Interview Evaluation: A Novel Approach for Automatic Evaluation of Conversational Question Answering Models
This is the repository for our EMNLP'2023 paper Interview Evaluation: A Novel Approach for Automatic Evaluation of Conversational Question Answering Models. The slides for our ACL presentation can be found here.
- Overview
- Conversational Question Answering Dataset
- Automatic model evaluation interface
- Setup
- Evaluating existing models
- Obtain Metrics
- Citation
In this work, we propose a novel automatic evaluation approach for CQA models, which has the following advantages:
- Avoid labor and dataset costs. Train on the training set and then evaluate on the independent and identically distributed (IID) test set.
- Conversation history is based on the model's own predictions, and unresolved coreferences should be avoided. Cannot weaken dialogical properties, such as Auto-Rewrite Evaluation.
- Enable interactivity for automatic evaluation of CQA models.
We used two CQA datasets, namely QuAC and CoQA. QuAC was proposed in the paper QuAC : Question Answering in Context. The json file of QuAC is structured as follows:
{"data":
[{
"paragraphs":
[
{
# The passage used in this conversation.
"context": "In May 1983, she married Nikos Karvelas, a composer, ...",
# The conversation, which contains a list of QA pairs.
"qas": [
{
"followup": "y",
"yesno": "x",
"question": "what happened in 1983?",
# The golden answers list
"answers": [
{"text": "In May 1983, she married ...", "answer_start": 0},
{"text": "In May 1983, she married Nikos Karvelas, a composer,", "answer_start": 0},
...
],
# id of question: # turn id
"id": "C_5ab583f64dbb47b995cf59328ea0af43_1_q#0",
"orig_answer": {
"text": "In May 1983, she married Nikos Karvelas, a composer,",
"answer_start": 0}}
}
...
]
}
....
]}]
}
CoQA was proposed in the paper [CoQA: A Conversational Question Answering Challenge.](CoQA: A Conversational Question Answering Challenge) The json file of CoQA is structured as follows:
{
"version": "1.0",
"data":
[{
"source": "mctest",
"id": "3dr23u6we5exclen4th8uq9rb42tel",
"filename": "mc160.test.41",
"story": "Once upon a time, in a barn near a farm house, there lived a ...".",
"questions": [
{"input_text": "What color was Cotton?", "turn_id": 1},
{"input_text": "Where did she live?", "turn_id": 2},
...],
"answers": [
{"span_start": 59, "span_end": 93, "span_text": "a little white kitten named Cotton", "input_text": "white", "turn_id": 1},
{"span_start": 18, "span_end": 80, "span_text": "in a barn near a farm house, there lived a little white kitten", "input_text": "in a barn", "turn_id": 2}, ]},
"name": "mc160.test.41"},
...
]
}
You can visit these two paper in order to download the datasets.

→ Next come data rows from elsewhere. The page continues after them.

## src/hw/fifo_demo_pkg.sv

```systemverilog
// Shared widths, types, pattern table and display signs for the FIFO demo; imported by each block

package fifo_demo_pkg;

    //------------------------------------------------------------
    // sizes

    localparam fifo_width    = 4;
    localparam fifo_depth    = 5;
    localparam w_digit       = 4;

    // each digit stays lit for 2 ** scan_div_bits clock cycles
    localparam scan_div_bits = 4;

    //------------------------------------------------------------
    // vector types

    typedef logic [fifo_width - 1:0] nibble_t;
    typedef logic [2:0]              ptr_t;
    typedef logic [2:0]              count_t;

    // segments abcdefgh, a in bit 7, active high
    typedef logic [7:0]              seg_t;

    // one-hot digit select, bit 0 is the rightmost digit
    typedef logic [w_digit - 1:0]    digit_t;

    //------------------------------------------------------------
    // FIFO status, exported with the pointers for debugging

    typedef struct packed
    {
        logic empty;
        logic full;
        ptr_t wr_ptr;
        ptr_t rd_ptr;
    } fifo_status_t;

    // display scan order, rightmost digit first
    typedef enum logic [1:0]
    {
        scan_read,
        scan_rd_ptr,
        scan_wr_ptr,
        scan_write
    } scan_state_e;

    //------------------------------------------------------------
    // constants

    localparam nibble_t pattern_table [0:15] = '{
        4'h2, 4'h6, 4'hd, 4'hb, 4'h7, 4'he, 4'hc, 4'h4,
        4'h1, 4'h0, 4'h9, 4'ha, 4'hf, 4'h5, 4'h8, 4'h3
    };

    // bottom bar for empty, top bar for full
    localparam seg_t sign_empty = 8'b0001_0000;
    localparam seg_t sign_full  = 8'b1000_0000;

endpackage

```

## src/hw/pattern_source.sv

```systemverilog
// Producer for the FIFO demo; pushes table values while the push key is held and the FIFO is not full

`timescale 1ns/10ps

module pattern_source
    import fifo_demo_pkg::*;
(
    input  logic    clk,
    input  logic    arst_n,

    // push key, active high
    input  logic    push_key,

    // from the buffer status
    input  logic    full,

    output logic    push,
    output nibble_t write_data
);

    //------------------------------------------------------------
    // push gating

    // never push into a full FIFO, even when a pop happens
    // in the same cycle
    assign push = push_key & ~full;

    //------------------------------------------------------------
    // pattern index

    logic [3:0] index;

    // wraps after the last of the sixteen table entries
    always_ff @(posedge clk or negedge arst_n)
    begin
        if (!arst_n)
        begin
            index <= '0;
        end
        else if (push)
        begin
            index <= index + 1'b1;
        end
    end

    //------------------------------------------------------------
    // table lookup

    // the next value to push is visible before the push edge
    assign write_data = pattern_table[index];

endmodule

```

## src/hw/ff_fifo.sv

```systemverilog
// Flip-flop FIFO with an occupancy counter and show-ahead read; push and pop are trusted strobes

`timescale 1ns/10ps

module ff_fifo
    import fifo_demo_pkg::*;
(
    input  logic         clk,
    input  logic         arst_n,

    input  logic         push,
    input  logic         pop,

    input  nibble_t      write_data,
    output nibble_t      read_data,

    // registered flags plus both pointers
    output fifo_status_t status
);

    //------------------------------------------------------------
    // storage

    nibble_t data [0:fifo_depth - 1];

    // status holds the live pointers, no separate copies
    ptr_t    wr_ptr;
    ptr_t    rd_ptr;
    count_t  cnt;
    count_t  cnt_next;

    assign wr_ptr = status.wr_ptr;
    assign rd_ptr = status.rd_ptr;

    // depth is not a power of two so the pointer wraps explicitly
    function automatic ptr_t ptr_inc(input ptr_t p);
        if (p == ptr_t'(fifo_depth - 1))
            return '0;
        else
            return p + 1'b1;
    endfunction

    always_ff @(posedge clk)
    begin
        if (push)
        begin
            data[wr_ptr] <= write_data;
        end
    end

    // show-ahead, the head entry is always on read_data
    assign read_data = data[rd_ptr];

    //------------------------------------------------------------
    // occupancy

    always_comb
    begin
        cnt_next = cnt;

        if (push & ~pop)
            cnt_next = cnt + 1'b1;
        else if (pop & ~push)
            cnt_next = cnt - 1'b1;
    end

    always_ff @(posedge clk or negedge arst_n)
    begin
        if (!arst_n)
        begin
            cnt <= '0;
        end
        else
        begin
            cnt <= cnt_next;
        end
    end

    //------------------------------------------------------------
    // pointers and flags

    // flags come from the next count so they line up with cnt
    always_ff @(posedge clk or negedge arst_n)
    begin
        if (!arst_n)
        begin
            status.empty  <= 1'b1;
            status.full   <= 1'b0;
            status.wr_ptr <= '0;
            status.rd_ptr <= '0;
        end
        else
        begin
            status.empty <= (cnt_next == '0);
            status.full  <= (cnt_next == count_t'(fifo_depth));

            if (push)
                status.wr_ptr <= ptr_inc(wr_ptr);

            if (pop)
                status.rd_ptr <= ptr_inc(rd_ptr);
        end
    end

endmodule

```

## src/hw/fifo_status_display.sv

```systemverilog
// Consumer for the FIFO demo; pops on the pop key and scans FIFO data and pointers onto four digits

`timescale 1ns/10ps

module fifo_status_display
    import fifo_demo_pkg::*;
(
    input  logic         clk,
    input  logic         arst_n,

    // pop key, active high
    input  logic         pop_key,

    input  fifo_status_t status,
    input  nibble_t      read_data,
    input  nibble_t      write_data,

    output logic         pop,

    output seg_t         abcdefgh,
    output digit_t       digit
);

    //------------------------------------------------------------
    // pop gating

    assign pop = pop_key & ~status.empty;

    //------------------------------------------------------------
    // scan divider and FSM

    logic [scan_div_bits - 1:0] scan_cnt;
    scan_state_e                state;
    scan_state_e                state_next;

    always_comb
    begin
        case (state)
            scan_read:   state_next = scan_rd_ptr;
            scan_rd_ptr: state_next = scan_wr_ptr;
            scan_wr_ptr: state_next = scan_write;
            default:     state_next = scan_read;
        endcase
    end

    // state moves on the last cycle of each divider period
    always_ff @(posedge clk or negedge arst_n)
    begin
        if (!arst_n)
        begin
            scan_cnt <= '0;
            state    <= scan_read;
        end
        else
        begin
            scan_cnt <= scan_cnt + 1'b1;

            if (scan_cnt == '1)
                state <= state_next;
        end
    end

    //------------------------------------------------------------
    // digit select and value

    nibble_t hex;

    always_comb
    begin
        case (state)
            scan_read:
            begin
                digit = 4'b0001;
                hex   = read_data;
            end
            scan_rd_ptr:
            begin
                digit = 4'b0010;
                hex   = nibble_t'(status.rd_ptr);
            end
            scan_wr_ptr:
            begin
                digit = 4'b0100;
                hex   = nibble_t'(status.wr_ptr);
            end
            default:
            begin
                digit = 4'b1000;
                hex   = write_data;
            end
        endcase
    end

    //------------------------------------------------------------
    // segment decode

    seg_t hex_seg;

    always_comb
    begin
        case (hex)
            4'h0:    hex_seg = 8'b1111_1100;
            4'h1:    hex_seg = 8'b0110_0000;
            4'h2:    hex_seg = 8'b1101_1010;
            4'h3:    hex_seg = 8'b1111_0010;
            4'h4:    hex_seg = 8'b0110_0110;
            4'h5:    hex_seg = 8'b1011_0110;
            4'h6:    hex_seg = 8'b1011_1110;
            4'h7:    hex_seg = 8'b1110_0000;
            4'h8:    hex_seg = 8'b1111_1110;
            4'h9:    hex_seg = 8'b1111_0110;
            4'ha:    hex_seg = 8'b1110_1110;
            4'hb:    hex_seg = 8'b0011_1110;
            4'hc:    hex_seg = 8'b1001_1100;
            4'hd:    hex_seg = 8'b0111_1010;
            4'he:    hex_seg = 8'b1001_1110;
            default: hex_seg = 8'b1000_1110;
        endcase
    end

    // empty hides the stale head entry, full hides the blocked value
    always_comb
    begin
        if (state == scan_read && status.empty)
            abcdefgh = sign_empty;
        else if (state == scan_write && status.full)
            abcdefgh = sign_full;
        else
            abcdefgh = hex_seg;
    end

endmodule

```

## src/hw/fifo_demo_top.sv

```systemverilog
// Board top level of the FIFO demo; wires producer, FIFO and display to keys and segment pins

`timescale 1ns/10ps

module fifo_demo_top
    import fifo_demo_pkg::*;
(
    input  logic       clk,
    input  logic       arst_n,

    // bit 1 pushes, bit 0 pops
    input  logic [1:0] key,

    // dynamic seven-segment display
    output seg_t       abcdefgh,
    output digit_t     digit
);

    //------------------------------------------------------------
    // block interconnect

    logic         push;
    logic         pop;
    nibble_t      write_data;
    nibble_t      read_data;
    fifo_status_t status;

    //------------------------------------------------------------
    // producer

    pattern_source u_pattern_source
    (
        .clk        (clk),
        .arst_n     (arst_n),
        .push_key   (key[1]),
        .full       (status.full),
        .push       (push),
        .write_data (write_data)
    );

    //------------------------------------------------------------
    // buffer

    ff_fifo u_ff_fifo
    (
        .clk        (clk),
        .arst_n     (arst_n),
        .push       (push),
        .pop        (pop),
        .write_data (write_data),
        .read_data  (read_data),
        .status     (status)
    );

    //------------------------------------------------------------
    // consumer

    fifo_status_display u_fifo_status_display
    (
        .clk        (clk),
        .arst_n     (arst_n),
        .pop_key    (key[0]),
        .status     (status),
        .read_data  (read_data),
        .write_data (write_data),
        .pop        (pop),
        .abcdefgh   (abcdefgh),
        .digit      (digit)
    );

endmodule

```
$ cat config.mk
export PLATFORM = sky130hd
export DESIGN_NAME = exec_top
export DESIGN_NICKNAME = d
export VERILOG_FILES = /design/src/logic/exec_pkg.sv /design/src/logic/exec_top.sv /design/src/logic/exec_execute.sv /design/src/logic/exec_decode.sv /design/src/logic/exec_branch.sv /design/src/logic/exec_alu.sv
export VERILOG_INCLUDE_DIRS = /design/src /design/src/logic
export SDC_FILE = /design/constraint.sdc
export NUM_CORES = 1
export LEC_CHECK = 0
export ABC_AREA = 0
export BUFFER_PORTS_ARGS = -buffer_cell sky130_fd_sc_hd__buf_2
export CORE_MARGIN = 2
export CORE_UTILIZATION = 30
export CTS_CLUSTER_DIAMETER = 30
export DETAILED_ROUTE_END_ITERATION = 10
export PLACE_DENSITY_LB_ADDON = 0.05
export SYNTH_ARGS = -nofsm -noshare
export SYNTH_HDL_FRONTEND = slang
export SYNTH_SLANG_ARGS = --single-unit
$ cat constraint.sdc
create_clock -name CLK -period 6.9 [get_ports CLK]
set_input_delay 0.69 -clock CLK [delete_from_list [all_inputs] [get_ports CLK]]
set_output_delay 0.69 -clock CLK [all_outputs]
set_load 0.01 [all_outputs]
$ cat src/logic/exec_cfg.svh
`ifndef EXEC_CFG_SVH
`define EXEC_CFG_SVH

// data and address width
`define EXEC_XLEN 32

// packed opcode: major 7, funct3 3, funct7 7
`define EXEC_OPC_W 17

// register address width
`define EXEC_RAW 5

// one strobe bit per byte
`define EXEC_STRB_W 4

// link value is pc plus this
`define EXEC_LINK_OFS 4

`endif
$ cat src/logic/exec_pkg.sv
`include "exec_cfg.svh"

package exec_pkg;

    typedef enum logic [6:0] {
        OP_IMM = 7'b0010011,
        OP_REG = 7'b0110011,
        LUI    = 7'b0110111,
        AUIPC  = 7'b0010111,
        JAL    = 7'b1101111,
        JALR   = 7'b1100111,
        BRANCH = 7'b1100011,
        LOAD   = 7'b0000011,
        STORE  = 7'b0100011
    } major_e;

    typedef enum logic [5:0] {
        OP_NONE = 6'd0,     // must stay zero
        OP_ADD, OP_SUB, OP_AND, OP_OR, OP_XOR,
        OP_SLL, OP_SRL, OP_SRA, OP_SLT, OP_SLTU,
        OP_ADDI, OP_ANDI, OP_ORI, OP_XORI,
        OP_SLLI, OP_SRLI, OP_SRAI, OP_SLTI, OP_SLTIU,
        OP_LUI, OP_AUIPC, OP_JAL, OP_JALR,
        OP_BEQ, OP_BNE, OP_BLT, OP_BGE, OP_BLTU, OP_BGEU,
        OP_LB, OP_LH, OP_LW, OP_LBU, OP_LHU,
        OP_SB, OP_SH, OP_SW
    } exec_op_e;

    typedef struct packed {
        logic                    valid;
        logic [`EXEC_XLEN-1:0]   pc;
        logic [`EXEC_OPC_W-1:0]  opcode;    // {major, funct3, funct7}
        logic [`EXEC_RAW-1:0]    rd;
        logic [`EXEC_XLEN-1:0]   rs1_data;
        logic [`EXEC_XLEN-1:0]   rs2_data;
        logic [`EXEC_XLEN-1:0]   imm;
    } instr_t;

    typedef struct packed {
        logic                    valid;
        exec_op_e                op;
        logic [`EXEC_XLEN-1:0]   pc;
        logic [`EXEC_RAW-1:0]    rd;
        logic [`EXEC_XLEN-1:0]   rs1_data;
        logic [`EXEC_XLEN-1:0]   rs2_data;
        logic [`EXEC_XLEN-1:0]   imm_i;
        logic [`EXEC_XLEN-1:0]   imm_b;     // branch or jal offset
        logic [`EXEC_XLEN-1:0]   imm_u;
    } dec_t;

    typedef struct packed {
        logic                    en;
        logic [`EXEC_RAW-1:0]    rd;
        logic [`EXEC_XLEN-1:0]   data;
    } reg_w_t;

    typedef struct packed {
        logic                    en;
        logic [`EXEC_RAW-1:0]    rd;
        logic [`EXEC_XLEN-1:0]   addr;
        logic [`EXEC_STRB_W-1:0] strb;
        logic                    sign;
    } mem_r_t;

    typedef struct packed {
        logic                    en;
        logic [`EXEC_XLEN-1:0]   addr;
        logic [`EXEC_STRB_W-1:0] strb;
        logic [`EXEC_XLEN-1:0]   data;
    } mem_w_t;

    typedef struct packed {
        logic                    taken;
        logic                    not_taken;
        logic [`EXEC_XLEN-1:0]   target;
    } jmp_t;

    typedef struct packed {
        logic                    valid;
        logic [`EXEC_XLEN-1:0]   pc;
        reg_w_t                  reg_w;
        mem_r_t                  mem_r;
        mem_w_t                  mem_w;
        jmp_t                    jmp;
    } exec_res_t;

endpackage

$ cat src/logic/exec_top.sv
`timescale 1ns/10ps

module exec_top import exec_pkg::*; (
    input  logic      CLK,
    input  logic      arst_n,
    input  logic      hold,     // freezes both stages
    input  logic      flush,    // beats hold
    input  instr_t    instr,
    output exec_res_t res
);

    dec_t dec;

    exec_decode u_decode (
        .CLK    (CLK),
        .arst_n (arst_n),
        .hold   (hold),
        .flush  (flush),
        .instr  (instr),
        .dec    (dec)
    );

    exec_execute u_execute (
        .CLK    (CLK),
        .arst_n (arst_n),
        .hold   (hold),
        .flush  (flush),
        .dec    (dec),
        .res    (res)
    );

endmodule

$ cat src/logic/exec_execute.sv
`timescale 1ns/10ps
`include "exec_cfg.svh"

module exec_execute import exec_pkg::*; (
    input  logic      CLK,
    input  logic      arst_n,
    input  logic      hold,
    input  logic      flush,
    input  dec_t      dec,
    output exec_res_t res
);

    logic [`EXEC_XLEN-1:0]   alu_result;
    logic                    alu_writes;
    jmp_t                    br_jmp;
    logic [`EXEC_XLEN-1:0]   mem_addr;
    logic [`EXEC_STRB_W-1:0] mem_strb;
    logic                    is_load;
    logic                    is_store;
    logic                    mem_sign;
    exec_res_t               res_d;
    exec_res_t               res_q;
    logic [5:0]              flags_d;
    logic [5:0]              flags_q;

    exec_alu u_alu (
        .dec    (dec),
        .result (alu_result),
        .writes (alu_writes)
    );

    exec_branch u_branch (
        .dec (dec),
        .jmp (br_jmp)
    );

    assign mem_addr = dec.rs1_data + dec.imm_i;
    assign is_load  = dec.op inside {OP_LB, OP_LH, OP_LW, OP_LBU, OP_LHU};
    assign is_store = dec.op inside {OP_SB, OP_SH, OP_SW};
    assign mem_sign = dec.op inside {OP_LB, OP_LH};

    always_comb begin
        case (dec.op)
            OP_LB, OP_LBU, OP_SB: mem_strb = `EXEC_STRB_W'('h1);
            OP_LH, OP_LHU, OP_SH: mem_strb = `EXEC_STRB_W'('h3);
            OP_LW, OP_SW:         mem_strb = `EXEC_STRB_W'('hF);
            default:              mem_strb = '0;
        endcase
    end

    always_comb begin
        res_d.valid         = dec.valid;
        res_d.pc            = dec.pc;
        res_d.reg_w.en      = dec.valid && alu_writes;
        res_d.reg_w.rd      = dec.rd;
        res_d.reg_w.data    = alu_result;
        res_d.mem_r.en      = dec.valid && is_load;
        res_d.mem_r.rd      = dec.rd;
        res_d.mem_r.addr    = mem_addr;
        res_d.mem_r.strb    = mem_strb;
        res_d.mem_r.sign    = mem_sign;
        res_d.mem_w.en      = dec.valid && is_store;
        res_d.mem_w.addr    = mem_addr;
        res_d.mem_w.strb    = mem_strb;
        res_d.mem_w.data    = dec.rs2_data;   // store data
        res_d.jmp.taken     = dec.valid && br_jmp.taken;
        res_d.jmp.not_taken = dec.valid && br_jmp.not_taken;
        res_d.jmp.target    = br_jmp.target;
    end

    assign flags_d = {res_d.valid, res_d.reg_w.en, res_d.mem_r.en,
                      res_d.mem_w.en, res_d.jmp.taken, res_d.jmp.not_taken};

    always_ff @(posedge CLK or negedge arst_n) begin
        if (!arst_n)
            flags_q <= '0;
        else if (flush)
            flags_q <= '0;
        else if (!hold)
            flags_q <= flags_d;
    end

    always_ff @(posedge CLK) begin
        if (!hold)
            res_q <= res_d;
    end

    always_comb begin
        res = res_q;
        {res.valid, res.reg_w.en, res.mem_r.en,
         res.mem_w.en, res.jmp.taken, res.jmp.not_taken} = flags_q;
    end

endmodule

Please install all dependency packages using the following command:
pip install -r requirements.txt
We provide our implementations for the four models that we used in our paper: BERT, GraphFlow, HAM, ExCorD. We modified exisiting implementation online to use model predictions as conversation history. Below are the instructions to run evaluation script on each of these models. Moreover, we upload all models in our Google Drives. You could send a share request to get the content in the link
We implemented and trained our own BERT model.
# Run Interview Evaluation (use generated history as example)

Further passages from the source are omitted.